= Directions for this task =
Write down exactly the lines of the records below, beginning with the first and ending with the line that includes "cell class / count / area [sq um]".

• • • • •

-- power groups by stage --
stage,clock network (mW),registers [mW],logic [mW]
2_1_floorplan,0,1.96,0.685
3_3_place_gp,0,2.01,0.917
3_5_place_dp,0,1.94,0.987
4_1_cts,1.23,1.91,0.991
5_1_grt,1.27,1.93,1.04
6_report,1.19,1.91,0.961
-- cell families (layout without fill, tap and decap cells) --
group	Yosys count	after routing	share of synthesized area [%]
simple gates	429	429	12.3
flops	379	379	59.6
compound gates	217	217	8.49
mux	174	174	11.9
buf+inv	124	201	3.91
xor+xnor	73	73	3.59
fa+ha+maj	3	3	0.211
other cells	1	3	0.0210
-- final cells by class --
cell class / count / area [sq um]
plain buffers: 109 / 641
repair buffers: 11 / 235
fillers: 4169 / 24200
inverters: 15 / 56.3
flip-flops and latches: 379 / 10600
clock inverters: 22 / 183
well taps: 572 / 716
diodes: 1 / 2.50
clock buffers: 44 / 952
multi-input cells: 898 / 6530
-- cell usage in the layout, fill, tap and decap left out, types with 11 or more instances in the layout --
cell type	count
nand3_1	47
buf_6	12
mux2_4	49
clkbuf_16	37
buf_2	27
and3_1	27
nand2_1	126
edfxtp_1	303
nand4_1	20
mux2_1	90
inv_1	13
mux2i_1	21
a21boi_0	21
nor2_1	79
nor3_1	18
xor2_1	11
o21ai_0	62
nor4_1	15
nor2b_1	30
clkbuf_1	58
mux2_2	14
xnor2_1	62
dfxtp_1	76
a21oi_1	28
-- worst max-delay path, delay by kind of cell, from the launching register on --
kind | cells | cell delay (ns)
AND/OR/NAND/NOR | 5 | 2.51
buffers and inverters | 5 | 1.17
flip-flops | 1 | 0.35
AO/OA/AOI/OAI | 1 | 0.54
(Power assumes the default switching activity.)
===== src/hw/rtl/ags_pkg.sv =====
`timescale 1ns / 1ps

package ags_pkg;

   localparam int REQ_TDATA_W = 136;
   localparam int RSP_TDATA_W = 24;
   localparam int CSR_ADDR_W  = 3;
   localparam int CSR_DATA_W  = 24;

   localparam int TIME_W   = 32;
   localparam int SAMPLE_W = 16;
   localparam int MAG_W    = 17;
   localparam int SQ_W     = 31;
   localparam int SUM_W    = 32;
   localparam int THR_W    = 39;
   localparam int GAIN_W   = 20;

   typedef enum logic [CSR_ADDR_W-1:0] {
      CSR_BASE_GAIN   = 3'd0,
      CSR_RESET_GAIN  = 3'd1,
      CSR_QUIET_TIME  = 3'd2,
      CSR_ACTIVE_TIME = 3'd3,
      CSR_GYRO_LIMIT  = 3'd4,
      CSR_ONE_G       = 3'd5
   } csr_index_type;

   localparam logic [15:0] BASE_GAIN_RST   = 16'd2500;
   localparam logic [19:0] RESET_GAIN_RST  = 20'd250000;
   localparam logic [23:0] QUIET_TIME_RST  = 24'd250000;
   localparam logic [23:0] ACTIVE_TIME_RST = 24'd500000;
   localparam logic [14:0] GYRO_LIMIT_RST  = 15'd240;
   localparam logic [15:0] ONE_G_RST       = 16'd2048;

   localparam logic [31:0] G2_RST     = 32'(ONE_G_RST) * 32'(ONE_G_RST);
   localparam logic [THR_W-1:0] THR_LO_RST = THR_W'(G2_RST) * THR_W'(81);
   localparam logic [THR_W-1:0] THR_HI_RST = THR_W'(G2_RST) * THR_W'(121);

   // rsp_tdata bit positions
   localparam int RSP_HEALTHY_BIT = 20;
   localparam int RSP_ACTIVE_BIT  = 21;

endpackage


===== src/hw/rtl/attitude_gain_scheduler_core.sv =====
`timescale 1ns / 1ps

// Attitude gain scheduler.
// req_*: one sensor sample per beat (time, armed flag, accel and gyro axes).
// rsp_*: one result per sample (gain, accel health flag, reset window flag).
// csr_*: register writes, taken on any clock with csr_we high; write only
//        while no sample is in flight.
// A sample passes from the stage 1 registers to the result register behind
// rsp_tvalid; one sample per clock when no result is stalled, in a two-deep
// pipeline (squares of the axes, then health test, timers and gain select).
// The timer state is updated as a sample moves into the result register.
// Reset: registers return to their defaults, both timers go idle, the
// pipeline empties and no result is shown.
// Stall: a result held by rsp_tready low stays on rsp_tdata; one more sample
// is taken into the first stage, after which req_tready drops until the
// result is taken.
module attitude_gain_scheduler_core (
   input  logic                              clock,
   input  logic                              reset,
   input  logic                              req_tvalid,
   output logic                              req_tready,
   // time_us[31:0], armed[32], acc_x[48:33], acc_y[64:49], acc_z[80:65],
   // rate_x[96:81], rate_y[112:97], rate_z[128:113], zero pad
   input  logic [ags_pkg::REQ_TDATA_W-1:0]   req_tdata,
   output logic                              rsp_tvalid,
   input  logic                              rsp_tready,
   // gain[19:0], acc_healthy[20], reset_active[21], zero pad
   output logic [ags_pkg::RSP_TDATA_W-1:0]   rsp_tdata,
   input  logic                              csr_we,
   input  logic [ags_pkg::CSR_ADDR_W-1:0]    csr_addr,
   input  logic [ags_pkg::CSR_DATA_W-1:0]    csr_wdata
);
   import ags_pkg::*;

   logic [15:0]       base_gain_ff;
   logic [19:0]       reset_gain_ff;
   logic [23:0]       quiet_time_ff;
   logic [23:0]       active_time_ff;
   logic [14:0]       gyro_limit_ff;
   logic [31:0]       g2_ff;
   logic [THR_W-1:0]  thr_lo_ff;
   logic [THR_W-1:0]  thr_hi_ff;

   logic              s1_valid_ff;
   logic [TIME_W-1:0] s1_time_ff;
   logic              s1_armed_ff;
   logic [SQ_W-1:0]   s1_sqx_ff, s1_sqy_ff, s1_sqz_ff;
   logic [MAG_W-1:0]  s1_rx_ff, s1_ry_ff, s1_rz_ff;

   logic                   out_valid_ff;
   logic [RSP_TDATA_W-1:0] out_data_ff;
   logic [RSP_TDATA_W-1:0] out_data_in;

   logic              was_armed_ff, was_armed_in;
   logic [TIME_W-1:0] quiet_end_ff, quiet_end_in;
   logic [TIME_W-1:0] window_end_ff, window_end_in;
   logic              reset_done_ff, reset_done_in;

   logic out_en, s1_en, st_en;

   logic [MAG_W-1:0] ax_mag, ay_mag, az_mag, rx_mag, ry_mag, rz_mag;
   logic [SUM_W-1:0] acc_sum;
   logic [THR_W-1:0] acc_sum100;
   logic             healthy, moving, active;
   logic [TIME_W-1:0] quiet_new, window_new;
   logic [GAIN_W-1:0] gain;

   function automatic logic [MAG_W-1:0] mag16(input logic [SAMPLE_W-1:0] v);
      logic [MAG_W-1:0] ext;
      ext = {v[SAMPLE_W-1], v};
      return v[SAMPLE_W-1] ? (MAG_W'(0) - ext) : ext;
   endfunction

   assign out_en     = !out_valid_ff || rsp_tready;
   assign s1_en      = !s1_valid_ff || out_en;
   assign st_en      = s1_valid_ff && out_en;
   assign req_tready = s1_en;
   assign rsp_tvalid = out_valid_ff;
   assign rsp_tdata  = out_data_ff;

   // configuration
   always_ff @(posedge clock) begin
      if (reset) begin
         base_gain_ff   <= BASE_GAIN_RST;
         reset_gain_ff  <= RESET_GAIN_RST;
         quiet_time_ff  <= QUIET_TIME_RST;
         active_time_ff <= ACTIVE_TIME_RST;
         gyro_limit_ff  <= GYRO_LIMIT_RST;
         g2_ff          <= G2_RST;
         thr_lo_ff      <= THR_LO_RST;
         thr_hi_ff      <= THR_HI_RST;
      end else begin
         thr_lo_ff <= THR_W'(g2_ff) * THR_W'(81);
         thr_hi_ff <= THR_W'(g2_ff) * THR_W'(121);
         if (csr_we) begin
            case (csr_index_type'(csr_addr))
               CSR_BASE_GAIN:   base_gain_ff   <= csr_wdata[15:0];
               CSR_RESET_GAIN:  reset_gain_ff  <= csr_wdata[19:0];
               CSR_QUIET_TIME:  quiet_time_ff  <= csr_wdata[23:0];
               CSR_ACTIVE_TIME: active_time_ff <= csr_wdata[23:0];
               CSR_GYRO_LIMIT:  gyro_limit_ff  <= csr_wdata[14:0];
               CSR_ONE_G:       g2_ff <= 32'(csr_wdata[15:0]) * 32'(csr_wdata[15:0]);
               default: ;
            endcase
         end
      end
   end

   // stage 1: magnitudes and squares
   assign ax_mag = mag16(req_tdata[48:33]);
   assign ay_mag = mag16(req_tdata[64:49]);
   assign az_mag = mag16(req_tdata[80:65]);
   assign rx_mag = mag16(req_tdata[96:81]);
   assign ry_mag = mag16(req_tdata[112:97]);
   assign rz_mag = mag16(req_tdata[128:113]);

   always_ff @(posedge clock) begin
      if (reset) begin
         s1_valid_ff <= 1'b0;
      end else if (s1_en) begin
         s1_valid_ff <= req_tvalid;
      end
   end

   always_ff @(posedge clock) begin
      if (s1_en) begin
         s1_time_ff  <= req_tdata[31:0];
         s1_armed_ff <= req_tdata[32];
         s1_sqx_ff   <= SQ_W'(34'(ax_mag) * 34'(ax_mag));
         s1_sqy_ff   <= SQ_W'(34'(ay_mag) * 34'(ay_mag));
         s1_sqz_ff   <= SQ_W'(34'(az_mag) * 34'(az_mag));
         s1_rx_ff    <= rx_mag;
         s1_ry_ff    <= ry_mag;
         s1_rz_ff    <= rz_mag;
      end
   end

   // stage 2: health test, timers, gain select
   assign acc_sum    = SUM_W'(s1_sqx_ff) + SUM_W'(s1_sqy_ff) + SUM_W'(s1_sqz_ff);
   assign acc_sum100 = THR_W'(acc_sum) * THR_W'(100);
   assign healthy    = (thr_lo_ff < acc_sum100) && (acc_sum100 < thr_hi_ff);
   assign moving     = (s1_rx_ff > MAG_W'(gyro_limit_ff))
                    || (s1_ry_ff > MAG_W'(gyro_limit_ff))
                    || (s1_rz_ff > MAG_W'(gyro_limit_ff));
   assign quiet_new  = s1_time_ff + TIME_W'(quiet_time_ff);
   assign window_new = s1_time_ff + TIME_W'(active_time_ff);

   always_comb begin
      quiet_end_in  = quiet_end_ff;
      window_end_in = window_end_ff;
      reset_done_in = reset_done_ff;
      was_armed_in  = s1_armed_ff;
      active        = 1'b0;
      if (!s1_armed_ff) begin
         if (was_armed_ff) begin
            quiet_end_in  = quiet_new;
            window_end_in = '0;
            reset_done_in = 1'b0;
         end
         if ((window_end_in != '0 || quiet_end_in != '0 || reset_done_in)
             && (moving || !healthy)) begin
            quiet_end_in  = quiet_new;
            window_end_in = '0;
         end
         if (window_end_in != '0) begin
            if (s1_time_ff >= window_end_in) begin
               quiet_end_in  = '0;
               window_end_in = '0;
               reset_done_in = 1'b1;
            end else begin
               active = 1'b1;
            end
         end else if (quiet_end_in != '0 && s1_time_ff >= quiet_end_in) begin
            window_end_in = window_new;
            quiet_end_in  = '0;
         end
      end
   end

   always_comb begin
      if (active) begin
         gain = reset_gain_ff;
      end else if (!s1_armed_ff) begin
         gain = GAIN_W'(base_gain_ff) * GAIN_W'(10);
      end else begin
         gain = GAIN_W'(base_gain_ff);
      end
      out_data_in = {2'b00, active, healthy, gain};
   end

   always_ff @(posedge clock) begin
      if (reset) begin
         was_armed_ff  <= 1'b0;
         quiet_end_ff  <= '0;
         window_end_ff <= '0;
         reset_done_ff <= 1'b0;
      end else if (st_en) begin
         was_armed_ff  <= was_armed_in;
         quiet_end_ff  <= quiet_end_in;
         window_end_ff <= window_end_in;
         reset_done_ff <= reset_done_in;
      end
   end

   always_ff @(posedge clock) begin
      if (reset) begin
         out_valid_ff <= 1'b0;
      end else if (out_en) begin
         out_valid_ff <= s1_valid_ff;
      end
   end

   always_ff @(posedge clock) begin
      if (st_en) begin
         out_data_ff <= out_data_in;
      end
   end

endmodule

• • • • •

= Written solution =
-- power groups by stage --
stage,clock network (mW),registers [mW],logic [mW]
2_1_floorplan,0,1.96,0.685
3_3_place_gp,0,2.01,0.917
3_5_place_dp,0,1.94,0.987
4_1_cts,1.23,1.91,0.991
5_1_grt,1.27,1.93,1.04
6_report,1.19,1.91,0.961
-- cell families (layout without fill, tap and decap cells) --
group	Yosys count	after routing	share of synthesized area [%]
simple gates	429	429	12.3
flops	379	379	59.6
compound gates	217	217	8.49
mux	174	174	11.9
buf+inv	124	201	3.91
xor+xnor	73	73	3.59
fa+ha+maj	3	3	0.211
other cells	1	3	0.0210
-- final cells by class --
cell class / count / area [sq um]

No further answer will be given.